Kindra Hall and I did an interview together on our inner critic:

We are so honored to help you find support! If you are struggling to find the help you need, please note that all content found on this website is not to be considered professional medical advice. It is always best to consult a doctor with any questions or concerns regarding your physical or mental health. You can check out Mental Health America’s helpful list of good resources for therapists.

What is An Inner Critic?

The inner critic is the voice in your head that tells you negative things—that you aren’t good enough or worthy. The Inner Critic is part of our evolution and biology and is crucial for survival. The inner critic is the voice that wants us to keep safe.
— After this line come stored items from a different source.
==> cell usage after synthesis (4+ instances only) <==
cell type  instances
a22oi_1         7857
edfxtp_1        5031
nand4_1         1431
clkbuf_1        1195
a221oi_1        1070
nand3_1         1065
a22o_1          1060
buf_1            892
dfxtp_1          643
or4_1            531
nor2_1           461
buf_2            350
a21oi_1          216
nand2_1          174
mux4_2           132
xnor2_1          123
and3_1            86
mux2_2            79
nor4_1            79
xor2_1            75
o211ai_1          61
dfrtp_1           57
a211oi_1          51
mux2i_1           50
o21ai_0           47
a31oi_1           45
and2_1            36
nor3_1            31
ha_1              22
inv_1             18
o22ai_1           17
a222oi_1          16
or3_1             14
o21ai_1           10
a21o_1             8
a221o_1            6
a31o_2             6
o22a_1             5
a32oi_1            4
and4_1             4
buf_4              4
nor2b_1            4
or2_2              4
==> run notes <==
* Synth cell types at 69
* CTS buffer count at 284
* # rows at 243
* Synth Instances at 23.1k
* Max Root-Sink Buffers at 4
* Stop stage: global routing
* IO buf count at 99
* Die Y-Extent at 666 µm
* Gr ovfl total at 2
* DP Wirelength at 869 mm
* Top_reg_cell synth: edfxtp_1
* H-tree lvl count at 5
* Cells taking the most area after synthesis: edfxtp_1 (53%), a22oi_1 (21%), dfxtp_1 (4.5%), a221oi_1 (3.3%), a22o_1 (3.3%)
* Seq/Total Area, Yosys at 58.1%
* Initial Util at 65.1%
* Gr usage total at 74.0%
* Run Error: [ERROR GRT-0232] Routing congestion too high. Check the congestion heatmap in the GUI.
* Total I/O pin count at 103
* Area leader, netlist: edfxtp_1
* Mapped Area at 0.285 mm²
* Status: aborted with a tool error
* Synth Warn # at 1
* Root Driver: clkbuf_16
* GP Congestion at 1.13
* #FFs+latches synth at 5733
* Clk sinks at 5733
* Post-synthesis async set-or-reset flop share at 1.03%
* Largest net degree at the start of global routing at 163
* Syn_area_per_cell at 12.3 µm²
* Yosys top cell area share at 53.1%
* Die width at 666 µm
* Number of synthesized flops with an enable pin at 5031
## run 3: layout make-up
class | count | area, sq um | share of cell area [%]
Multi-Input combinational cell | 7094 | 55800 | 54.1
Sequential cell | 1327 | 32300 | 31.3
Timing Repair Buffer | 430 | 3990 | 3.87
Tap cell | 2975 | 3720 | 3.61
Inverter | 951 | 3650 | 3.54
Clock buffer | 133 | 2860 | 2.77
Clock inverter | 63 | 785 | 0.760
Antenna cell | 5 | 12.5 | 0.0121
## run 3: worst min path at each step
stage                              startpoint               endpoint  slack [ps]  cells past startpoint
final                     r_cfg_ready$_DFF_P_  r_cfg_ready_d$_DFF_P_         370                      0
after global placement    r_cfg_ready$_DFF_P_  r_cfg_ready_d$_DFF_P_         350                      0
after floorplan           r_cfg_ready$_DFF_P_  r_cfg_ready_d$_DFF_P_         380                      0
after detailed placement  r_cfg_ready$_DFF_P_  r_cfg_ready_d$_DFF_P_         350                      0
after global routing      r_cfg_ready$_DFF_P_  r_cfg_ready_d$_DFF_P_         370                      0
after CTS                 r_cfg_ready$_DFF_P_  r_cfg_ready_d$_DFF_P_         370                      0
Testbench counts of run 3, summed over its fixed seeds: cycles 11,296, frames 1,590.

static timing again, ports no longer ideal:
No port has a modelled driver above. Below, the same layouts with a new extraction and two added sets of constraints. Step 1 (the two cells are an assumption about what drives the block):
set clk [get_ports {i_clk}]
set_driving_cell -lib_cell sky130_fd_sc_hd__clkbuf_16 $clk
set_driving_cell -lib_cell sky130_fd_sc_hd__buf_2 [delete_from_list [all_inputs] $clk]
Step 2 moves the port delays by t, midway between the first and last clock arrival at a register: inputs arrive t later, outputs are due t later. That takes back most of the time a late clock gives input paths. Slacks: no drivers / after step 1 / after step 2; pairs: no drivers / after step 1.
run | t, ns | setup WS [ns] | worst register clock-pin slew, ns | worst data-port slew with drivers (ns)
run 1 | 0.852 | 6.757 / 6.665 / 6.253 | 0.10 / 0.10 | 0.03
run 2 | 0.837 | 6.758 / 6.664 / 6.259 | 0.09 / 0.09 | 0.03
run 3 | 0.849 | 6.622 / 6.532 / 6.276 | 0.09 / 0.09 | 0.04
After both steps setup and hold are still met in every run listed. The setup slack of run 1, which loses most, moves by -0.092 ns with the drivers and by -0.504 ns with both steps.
From an optimization exercise on the open Yosys and OpenROAD flow, aimed at small area, a short achievable clock period and few clock cycles; shortcuts taken in it are not production practice.
Only simulation tests tie the RTL to the original design; equivalence was not proved.

Setup of rev 12:
Design pn_eval_core, start of the top module:
module pn_eval_core
#(
    parameter int unsigned OPND_W    = 3,
    parameter int unsigned DATA_W    = 32,
    parameter int unsigned TOK_DEPTH = 16,
    parameter int unsigned STK_DEPTH = 8
) (
    input  logic                     clk,
    input  logic                     rst,
    input  logic                     in_valid,
    input  logic                     mode,
    input  logic                     operator,
    input  logic [OPND_W-1:0]        in,
    output logic                     busy,
    output logic                     out_valid,
    output logic signed [DATA_W-1:0] out,
    output logic                     err
);
Settings: LEC_CHECK=0, CAP_MARGIN=20, CORE_MARGIN=2, CORE_UTILIZATION=50, SLEW_MARGIN=20; clock period 11.0 ns.
standard.sh (not shown) runs the stock make flow with config.mk's settings and CLKGATE_MAP_FILE= SYNTH_SCRIPT=/design/flow/synth_recipe.tcl, a recipe that flattens the netlist after the stock synthesis.
==> flow/flow/run.sh <==
#!/bin/bash
set -euo pipefail
export BUFFER_PORTS_ARGS="-buffer_cell sky130_fd_sc_hd__buf_4"
bash standard.sh SETUP_SLACK_MARGIN=6.5 finish > standard.log 2>&1
Rev 12 reached the final stage; the timing, DRC and antenna checks on its layout passed.
Testbench counts of rev 12, summed over its fixed seeds: cycles 6,989.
However, depending on how much credit or room you give your inner circle to run in your life, it may dictate your decisions and actions.

If your inner critic is running wild, you might have thoughts like these:

  • “I’m worthless.”
  • “I’m not as good as them.”
  • “I wish I were more beautiful/smart/rich/etc.”
  • “Why am I always so lonely?”

Luckily, there may be ways to help change the stories you tell yourself—and change how your inner critic speaks.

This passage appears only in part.